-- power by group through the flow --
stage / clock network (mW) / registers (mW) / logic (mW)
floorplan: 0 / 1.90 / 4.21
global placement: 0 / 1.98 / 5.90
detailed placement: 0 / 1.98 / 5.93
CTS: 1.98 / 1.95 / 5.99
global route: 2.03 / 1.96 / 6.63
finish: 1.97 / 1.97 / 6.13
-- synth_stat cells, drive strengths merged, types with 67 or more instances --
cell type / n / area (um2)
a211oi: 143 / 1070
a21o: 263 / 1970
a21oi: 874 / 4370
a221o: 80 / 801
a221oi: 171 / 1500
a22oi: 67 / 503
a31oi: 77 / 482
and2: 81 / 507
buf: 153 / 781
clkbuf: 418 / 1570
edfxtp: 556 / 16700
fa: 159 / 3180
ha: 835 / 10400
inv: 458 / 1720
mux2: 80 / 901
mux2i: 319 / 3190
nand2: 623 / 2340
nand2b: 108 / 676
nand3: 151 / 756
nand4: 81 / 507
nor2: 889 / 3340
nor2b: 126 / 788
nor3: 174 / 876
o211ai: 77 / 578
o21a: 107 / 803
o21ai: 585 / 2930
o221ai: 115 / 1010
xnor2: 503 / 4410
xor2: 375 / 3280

* * * *

# What you need to do:
Wherever the word "global" appears in a line of the data above, copy that line.

# Task output:
global placement: 0 / 1.98 / 5.90
global route: 2.03 / 1.96 / 6.63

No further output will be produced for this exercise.